Dataset excerpts:
- - -

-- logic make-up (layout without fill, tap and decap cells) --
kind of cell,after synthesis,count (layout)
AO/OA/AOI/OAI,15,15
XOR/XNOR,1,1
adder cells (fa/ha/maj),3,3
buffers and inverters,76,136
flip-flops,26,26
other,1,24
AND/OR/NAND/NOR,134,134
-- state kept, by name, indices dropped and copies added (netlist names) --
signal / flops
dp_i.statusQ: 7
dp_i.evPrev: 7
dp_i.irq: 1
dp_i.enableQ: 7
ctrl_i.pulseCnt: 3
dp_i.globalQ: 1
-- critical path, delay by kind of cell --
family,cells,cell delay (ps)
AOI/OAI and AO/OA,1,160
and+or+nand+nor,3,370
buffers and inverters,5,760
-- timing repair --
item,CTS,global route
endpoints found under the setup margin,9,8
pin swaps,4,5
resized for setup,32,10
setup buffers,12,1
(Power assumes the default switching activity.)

- - -

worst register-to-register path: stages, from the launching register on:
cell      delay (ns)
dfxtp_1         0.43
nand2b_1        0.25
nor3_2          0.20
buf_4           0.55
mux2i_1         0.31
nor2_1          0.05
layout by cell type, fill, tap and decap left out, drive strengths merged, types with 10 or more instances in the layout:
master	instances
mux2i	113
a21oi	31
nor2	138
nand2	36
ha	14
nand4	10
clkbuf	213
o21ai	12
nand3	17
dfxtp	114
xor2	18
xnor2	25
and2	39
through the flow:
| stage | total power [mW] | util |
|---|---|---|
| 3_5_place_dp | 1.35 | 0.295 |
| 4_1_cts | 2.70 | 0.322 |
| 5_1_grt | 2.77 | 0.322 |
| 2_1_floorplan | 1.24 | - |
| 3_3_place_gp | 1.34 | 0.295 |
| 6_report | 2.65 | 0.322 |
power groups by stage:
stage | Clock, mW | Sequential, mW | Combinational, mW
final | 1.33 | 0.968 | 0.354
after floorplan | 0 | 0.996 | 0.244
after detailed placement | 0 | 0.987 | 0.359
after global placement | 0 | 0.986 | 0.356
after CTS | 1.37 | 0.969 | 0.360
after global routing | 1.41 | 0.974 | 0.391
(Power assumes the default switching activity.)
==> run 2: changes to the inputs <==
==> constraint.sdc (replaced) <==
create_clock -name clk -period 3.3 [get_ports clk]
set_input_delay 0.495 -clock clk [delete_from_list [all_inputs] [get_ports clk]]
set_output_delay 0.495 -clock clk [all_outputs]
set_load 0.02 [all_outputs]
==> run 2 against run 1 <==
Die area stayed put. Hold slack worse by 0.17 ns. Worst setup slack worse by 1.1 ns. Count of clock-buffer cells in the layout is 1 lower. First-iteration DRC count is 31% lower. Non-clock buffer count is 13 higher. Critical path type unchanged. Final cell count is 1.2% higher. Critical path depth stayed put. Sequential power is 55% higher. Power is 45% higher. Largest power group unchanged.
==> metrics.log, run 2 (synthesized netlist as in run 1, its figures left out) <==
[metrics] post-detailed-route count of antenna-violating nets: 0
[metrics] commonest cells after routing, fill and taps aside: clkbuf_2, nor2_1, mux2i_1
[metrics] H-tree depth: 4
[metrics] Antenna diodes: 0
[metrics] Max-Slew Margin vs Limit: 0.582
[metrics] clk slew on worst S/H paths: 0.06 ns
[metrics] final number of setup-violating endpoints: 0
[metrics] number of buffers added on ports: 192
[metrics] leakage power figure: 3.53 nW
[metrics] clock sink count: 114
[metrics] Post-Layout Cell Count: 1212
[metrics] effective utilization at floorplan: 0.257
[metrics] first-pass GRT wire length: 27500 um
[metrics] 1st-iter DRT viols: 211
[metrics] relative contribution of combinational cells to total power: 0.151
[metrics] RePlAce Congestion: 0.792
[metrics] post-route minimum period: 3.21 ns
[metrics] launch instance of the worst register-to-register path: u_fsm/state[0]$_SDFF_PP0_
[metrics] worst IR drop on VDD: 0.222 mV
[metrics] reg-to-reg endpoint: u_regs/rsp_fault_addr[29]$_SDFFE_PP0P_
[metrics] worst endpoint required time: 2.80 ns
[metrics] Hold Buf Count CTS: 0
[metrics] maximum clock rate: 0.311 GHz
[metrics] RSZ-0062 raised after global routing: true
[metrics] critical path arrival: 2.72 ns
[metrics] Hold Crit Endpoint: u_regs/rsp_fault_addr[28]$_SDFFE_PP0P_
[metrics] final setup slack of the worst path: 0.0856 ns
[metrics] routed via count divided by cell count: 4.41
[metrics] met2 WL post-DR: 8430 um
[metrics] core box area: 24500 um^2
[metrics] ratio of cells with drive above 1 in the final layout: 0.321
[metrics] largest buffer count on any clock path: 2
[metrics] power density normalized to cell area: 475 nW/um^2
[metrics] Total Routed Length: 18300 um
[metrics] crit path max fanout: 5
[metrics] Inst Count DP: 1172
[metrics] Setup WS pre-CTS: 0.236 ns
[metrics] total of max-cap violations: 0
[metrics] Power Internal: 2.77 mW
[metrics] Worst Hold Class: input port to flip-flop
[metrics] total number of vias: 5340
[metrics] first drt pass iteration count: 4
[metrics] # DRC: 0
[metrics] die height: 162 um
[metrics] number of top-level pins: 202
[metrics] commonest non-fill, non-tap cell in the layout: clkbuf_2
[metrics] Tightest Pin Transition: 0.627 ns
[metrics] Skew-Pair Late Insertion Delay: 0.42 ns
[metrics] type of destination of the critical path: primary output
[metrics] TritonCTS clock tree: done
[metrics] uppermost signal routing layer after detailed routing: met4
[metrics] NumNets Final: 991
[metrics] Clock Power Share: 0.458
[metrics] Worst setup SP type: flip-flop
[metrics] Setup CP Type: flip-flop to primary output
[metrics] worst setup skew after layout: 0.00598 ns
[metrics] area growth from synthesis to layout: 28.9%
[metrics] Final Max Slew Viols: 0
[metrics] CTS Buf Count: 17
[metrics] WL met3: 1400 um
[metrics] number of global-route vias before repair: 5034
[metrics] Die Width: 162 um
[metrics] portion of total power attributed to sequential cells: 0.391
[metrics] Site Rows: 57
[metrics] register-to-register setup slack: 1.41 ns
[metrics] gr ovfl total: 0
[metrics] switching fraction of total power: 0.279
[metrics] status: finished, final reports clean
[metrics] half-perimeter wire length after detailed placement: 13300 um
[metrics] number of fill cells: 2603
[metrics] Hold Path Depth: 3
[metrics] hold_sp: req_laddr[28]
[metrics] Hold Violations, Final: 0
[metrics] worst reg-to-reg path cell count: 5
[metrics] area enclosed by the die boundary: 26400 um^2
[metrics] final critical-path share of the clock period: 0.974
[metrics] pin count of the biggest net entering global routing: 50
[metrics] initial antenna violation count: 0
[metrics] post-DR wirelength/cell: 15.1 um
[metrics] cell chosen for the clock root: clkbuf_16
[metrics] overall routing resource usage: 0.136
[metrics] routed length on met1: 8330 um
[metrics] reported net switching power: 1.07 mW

- - -

What the task asks: Transcribe each line of the data above, unaltered, from the one where "-- logic make-up" appears to the one where "setup buffers,12,1" appears, inclusive of both.

Task response:
-- logic make-up (layout without fill, tap and decap cells) --
kind of cell,after synthesis,count (layout)
AO/OA/AOI/OAI,15,15
XOR/XNOR,1,1
adder cells (fa/ha/maj),3,3
buffers and inverters,76,136
flip-flops,26,26
other,1,24
AND/OR/NAND/NOR,134,134
-- state kept, by name, indices dropped and copies added (netlist names) --
signal / flops
dp_i.statusQ: 7
dp_i.evPrev: 7
dp_i.irq: 1
dp_i.enableQ: 7
ctrl_i.pulseCnt: 3
dp_i.globalQ: 1
-- critical path, delay by kind of cell --
family,cells,cell delay (ps)
AOI/OAI and AO/OA,1,160
and+or+nand+nor,3,370
buffers and inverters,5,760
-- timing repair --
item,CTS,global route
endpoints found under the setup margin,9,8
pin swaps,4,5
resized for setup,32,10
setup buffers,12,1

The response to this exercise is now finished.